DenseNet is a pretty big deal, and I am surprised some version of FCN/U-Net is not there, or siamese networks are not there. Capsules are still quite young and Transformer pretty specific, don't know that they have have a large impact yet.
The SVM one is a little odd I think? Should all linear leaners (including naive Bayes, logistic regression, perceptron and SVM) - not share the same architecture in terms of nodes? As far as I understand it, the difference is rather in how the discriminator is learnt?
I love how they have clearly illustrated how the actual details of nodes themselves can differ greatly between "network types".
As a non-expert I have found this distinction is usually more buried in general descriptions, which tend to initially focus on topology and behaviour. I prefer to know those details upfront so I can then map the behaviour as an emergence as I learn about the behaviour, otherwise when reading about the behaviour it sounds more like magic.
No.
The hard part is how to deploy without cloud and without GPU.

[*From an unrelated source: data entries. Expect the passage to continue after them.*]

`src/rtl/edge_event_pkg.sv`:
```
package edge_event_pkg;
  typedef struct packed {
    logic loadSnap;
    logic doEval;
  } edgeCtrlT;
endpackage

```
`src/rtl/edge_event_ctrl.sv`:
```
module edge_event_ctrl
  import edge_event_pkg::*;
#(
  parameter int WIDTH = 32
) (
  input  logic             clk,
  input  logic             rstN,
  input  logic [WIDTH-1:0] pinEnable,
  input  logic             evalStrobe,
  input  logic             reloadStrobe,
  output edgeCtrlT         ctrl
);
  logic anyEnNow;
  logic anyEnPrev;
  logic armEdge;

  assign anyEnNow = |pinEnable;
  assign armEdge  = anyEnNow && !anyEnPrev;

  always_ff @(posedge clk) begin
    if (!rstN) anyEnPrev <= 1'b0;
    else       anyEnPrev <= anyEnNow;
  end

  // reload (explicit or on arming) beats evaluation
  always_comb begin
    ctrl.loadSnap = reloadStrobe || armEdge;
    ctrl.doEval   = evalStrobe && !ctrl.loadSnap;
  end

  a_r7_no_overlap: assert property (@(posedge clk) disable iff (!rstN)
    !(ctrl.loadSnap && ctrl.doEval));

  a_r8_arm_reload: assert property (@(posedge clk) disable iff (!rstN)
    (anyEnNow && !anyEnPrev) |-> ctrl.loadSnap);
endmodule

```
`src/rtl/edge_event_datapath.sv`:
```
module edge_event_datapath
  import edge_event_pkg::*;
#(
  parameter int WIDTH = 32
) (
  input  logic             clk,
  input  logic             rstN,
  input  edgeCtrlT         ctrl,
  input  logic [WIDTH-1:0] dataIn,
  input  logic [WIDTH-1:0] pinEnable,
  input  logic [WIDTH-1:0] riseSel,
  input  logic [WIDTH-1:0] fallSel,
  output logic [WIDTH-1:0] eventVec,
  output logic             anyEvent
);
  logic [WIDTH-1:0] snapshot;
  logic [WIDTH-1:0] hitNow;

  for (genvar p = 0; p < WIDTH; p++) begin : g_pin
    logic rose;
    logic fell;
    assign rose      = dataIn[p] && !snapshot[p] && riseSel[p];
    assign fell      = !dataIn[p] && snapshot[p] && fallSel[p];
    assign hitNow[p] = pinEnable[p] && (rose || fell);
  end

  always_ff @(posedge clk) begin
    if (!rstN) begin
      snapshot <= '0;
      eventVec <= '0;
      anyEvent <= 1'b0;
    end else begin
      if (ctrl.loadSnap || ctrl.doEval) snapshot <= dataIn;
      if (ctrl.doEval) begin
        eventVec <= hitNow;
        anyEvent <= |hitNow;
      end else begin
        eventVec <= '0;
        anyEvent <= 1'b0;
      end
    end
  end

  a_r9_idle_zero: assert property (@(posedge clk) disable iff (!rstN)
    !ctrl.doEval |=> (eventVec == '0));

  a_r10_any_match: assert property (@(posedge clk) disable iff (!rstN)
    anyEvent == (eventVec != '0));

  a_r6_snap_follow: assert property (@(posedge clk) disable iff (!rstN)
    (ctrl.doEval || ctrl.loadSnap) |=> (snapshot == $past(dataIn)));

  a_r6_snap_hold: assert property (@(posedge clk) disable iff (!rstN)
    !(ctrl.doEval || ctrl.loadSnap) |=> $stable(snapshot));
endmodule

```
`src/rtl/edge_event_top.sv`:
```
module edge_event_top
  import edge_event_pkg::*;
#(
  parameter int WIDTH = 32
) (
  input  logic             clk,
  input  logic             rstN,
  input  logic [WIDTH-1:0] dataIn,
  input  logic [WIDTH-1:0] pinEnable,
  input  logic [WIDTH-1:0] riseSel,
  input  logic [WIDTH-1:0] fallSel,
  input  logic             evalStrobe,
  input  logic             reloadStrobe,
  output logic [WIDTH-1:0] eventVec,
  output logic             anyEvent
);
  edgeCtrlT ctrl;

  edge_event_ctrl #(.WIDTH(WIDTH)) u_ctrl (
    .clk(clk), .rstN(rstN), .pinEnable(pinEnable),
    .evalStrobe(evalStrobe), .reloadStrobe(reloadStrobe), .ctrl(ctrl)
  );

  edge_event_datapath #(.WIDTH(WIDTH)) u_dp (
    .clk(clk), .rstN(rstN), .ctrl(ctrl), .dataIn(dataIn),
    .pinEnable(pinEnable), .riseSel(riseSel), .fallSel(fallSel),
    .eventVec(eventVec), .anyEvent(anyEvent)
  );

  a_r5_disabled_quiet: assert property (@(posedge clk) disable iff (!rstN)
    1'b1 |=> ((eventVec & ~$past(pinEnable)) == '0));

  a_r7_reload_quiet: assert property (@(posedge clk) disable iff (!rstN)
    reloadStrobe |=> (eventVec == '0));
endmodule

```
`config.mk`:
```
export PLATFORM = sky130hd
export DESIGN_NAME = edge_event_top
export DESIGN_NICKNAME = d
export VERILOG_FILES = /design/src/rtl/edge_event_pkg.sv /design/src/rtl/edge_event_ctrl.sv /design/src/rtl/edge_event_datapath.sv /design/src/rtl/edge_event_top.sv
export SDC_FILE = /design/constraint.sdc
export NUM_CORES = 1
export LEC_CHECK = 0
export BUFFER_PORTS_ARGS = -buffer_cell sky130_fd_sc_hd__buf_2
export CORE_UTILIZATION = 37
export DETAILED_ROUTE_END_ITERATION = 12
export GPL_TIMING_DRIVEN = 0
export HOLD_SLACK_MARGIN = 0.12
export PLACE_DENSITY = 0.69
export SYNTH_ARGS = -nofsm -noshare
export SYNTH_HDL_FRONTEND = slang
export SYNTH_HIERARCHICAL = 1
export SYNTH_SLANG_ARGS = --single-unit
```
`constraint.sdc`:
```
create_clock -name clk -period 4.8 [get_ports clk]
set_clock_uncertainty 0.1 [all_clocks]
set_input_delay 0.48 -clock clk [delete_from_list [all_inputs] [get_ports clk]]
set_output_delay 0.48 -clock clk [all_outputs]
set_load 0.02 [all_outputs]
```
==> results.toml <==
[setup_path]
endpoint_kind = "register"
path_class = "in2reg"
crit_top_cell = "clkbuf_1"
cp.required_ns = 4.96
cpPeakStageDelay_ns = 0.48
worstPathCellList = "buf_2, nor4_1, nand4_1, nor2_2, o211a_1, or2_2, clkbuf_1, clkbuf_1, nand2_1, a21boi_1"
cp_top_family = "simple AND/OR/NAND/NOR gates"
cp_max_fo = 10
start_kind = "input pin"
cp_slowest_cell = "clkbuf_1"
critical_path_buf_inv_count = 3
cp.arrival_ns = 2.76

[synthesis]
synth-edff-count = 0
synth.most_common_cell = "nand2_1"
synth_warnings = 6
synth_cell_type_count = 26
yosysSeqAreaShare = 0.4530
synthesis.instances = 338
synth_top_area_cell = "dfxtp_1"
ys_ff_latch = 66
synth_area_sq_um = 2917
async_reset_ff_frac = 0
synth.avg_cell_area_sq_um = 8.629
synth.top_cell.area_share = 0.4530
synth_area_leaders = "dfxtp_1 45%, nand4b_1 13%, nand2_1 12%"
syn_nets = 470
synth_common_cells = "96 x nand2_1, 66 x dfxtp_1, 43 x nand4b_1"
synthFlopType = "dfxtp_1"

[detailed_routing]
via_per_inst = 5.094
vias = 3138
wire_per_inst_microns = 14.29
drt_pass1_iterations = 4
drc = 0
routed_wl_microns = 8800
ant_nets = 0
drt-initial-drc-count = 115

[finish]
instances_no_fill = 616
area_delta_synth_final_pct = 38.18
drive_gt1_frac = 0.3696
fillers = 762
finalNetCount = 645
diodes = 0

[clock_network]
cts_made_buffers = 9
postCtsResizedCells = 0
clock_latency_ns = 0.33
clk_path_buf_depth = 2
htree_levels = 3
cts_sinks = 66
clkTransAtPathRegs_ns = 0.07
holdBufCountCts = 0
cts_tree = "yes"
postCtsSetupBuffers = 0
cts-root-buf = "clkbuf_8"

[global_route]
grt_pass1_vias = 2854
grt_antenna_before_repair = 0
grt_max_degree = 11
grt_pass1_wl_microns = 13590
grt_overflow_total = 0
grt_usage = 0.2104

[timing]
layout_min_cycle_time_ns = 2.597
setup_viol = 0
worst_slew_pin_slew_ns = 0.6903
clock.fmax_mhz = 385.0
drv_slew = 0
fin_crit_sh = 0.5411
final-hold-violation-count = 0
tns_ns = 0
rsz0062_at_grt = "no"
relSlewSlack = 0.5398

[placement]
globalplace.congestion = 0.7553
port_buffers = 164
placed_cells = 604
dp_hpwl_microns = 6885

[power_and_ir_drop]
p_per_area_nw_per_um2 = 286.1
p_total_uw = 1153
peakVddDrop_v = 0.0001486
p_leak_uw = 0.001944

[die]
rows = 32
die_width_microns = 90.79
num_io_pins = 165
die_y_microns = 90.79
initial_core_util = 0.3794
coreArea_sq_um = 7687
dieArea_sq_um = 8242

[job]
max_cap_viol_count = 0

[status]
outcome = "complete, no violations"

[worst_hold_path]
min_path_type = "in2reg"
[cell usage in the layout (no fill, tap or decap), drive strengths merged]
| cell type | instances |
|---|---|
| dfxtp | 66 |
| nor2b | 1 |
| buf | 164 |
| nand4b | 43 |
| nand4 | 4 |
| a21boi | 32 |
| nor4 | 13 |
| o311a | 1 |
| and3b | 12 |
| nand2 | 97 |
| o211a | 1 |
| a21oi | 22 |
| and4 | 1 |
| clkbuf | 25 |
| nand3b | 5 |
| nor2 | 13 |
| or2 | 1 |
| inv | 1 |
| o21ai | 12 |
[power breakdown]
group	internal, uW	switching, uW	total, uW	leakage (uW)
registers	568	13.1	581	0.000540
clock network	219	189	408	0.0000863
logic	81.7	82.5	164	0.00132
total	868	285	1150	0.00194
[logic make-up (layout without fill, tap and decap cells)]
family,Yosys count,count (layout),share of synthesized area
AO/OA/AOI/OAI,68,68,0.1527
AND/OR/NAND/NOR,190,190,0.3762
flip-flops,66,66,0.4530
buffers and inverters,14,190,0.01802
[through the flow]
| step | cell area, sq um | util | hold slack (ns) | worst slack, ns |
|---|---|---|---|---|
| final | 4030 | 0.5243 | 0.3014 | 2.203 |
| after global routing | 4030 | 0.5243 | 0.2959 | 2.033 |
| after CTS | 4030 | 0.5243 | 0.2896 | 2.184 |
| after detailed placement | 3865 | 0.5028 | 0.3532 | 1.843 |
| after global placement | 3865 | 0.5028 | 0.3436 | 1.848 |
| after floorplan | 2917 | - | 0.3349 | 2.722 |
[flip-flops by register name (all words and copies together) (netlist names)]
name	flops
u_ctrl/anyEnPrev	1
u_dp/anyEvent	1
u_dp/eventVec	32
u_dp/snapshot	32
[path summary, 6_finish.rpt]
check        cells past startpoint  slack [ns]                end              start
max                             10        2.20  u_dp/snapshot[23]       pinEnable[0]
min                              3        0.30  u_dp/eventVec[23]      pinEnable[23]
min reg2reg                      2        0.36  u_dp/snapshot[24]  u_dp/snapshot[24]
max reg2reg                      6        2.99  u_dp/snapshot[23]   u_ctrl/anyEnPrev
[worst register-to-register path, delay by kind of cell, from the launching register on]
family                 cells  cell delay, ns
AO/OA/AOI/OAI              2            0.38
buffers and inverters      2            0.67
flip-flops                 1            0.32
AND/OR/NAND/NOR            2            0.26
[per-layer routing]
metal | track usage | vias to the layer above | routed length (microns)
li1 | - | 1566 | -
met1 | 0.2608 | 1441 | 3841
met4 | 0.07804 | 0 | 125
met3 | 0.03788 | 11 | 574
met2 | 0.3624 | 120 | 4259
met5 | 0 | - | 0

Many papers show how to quantize weights from float to binary for super efficient and faster inference, but nobody did open source their deployment ready ARM CPU kernels and FPGA HDL code on how to do so.
What? Surely deployment is by far the easiest part of machine learning? The learning is the hard part. If you are resource constrained, then learning a small/efficient model is even harder, obviously. As for binary math, usually all you need is the standard bitwise operators and popcount.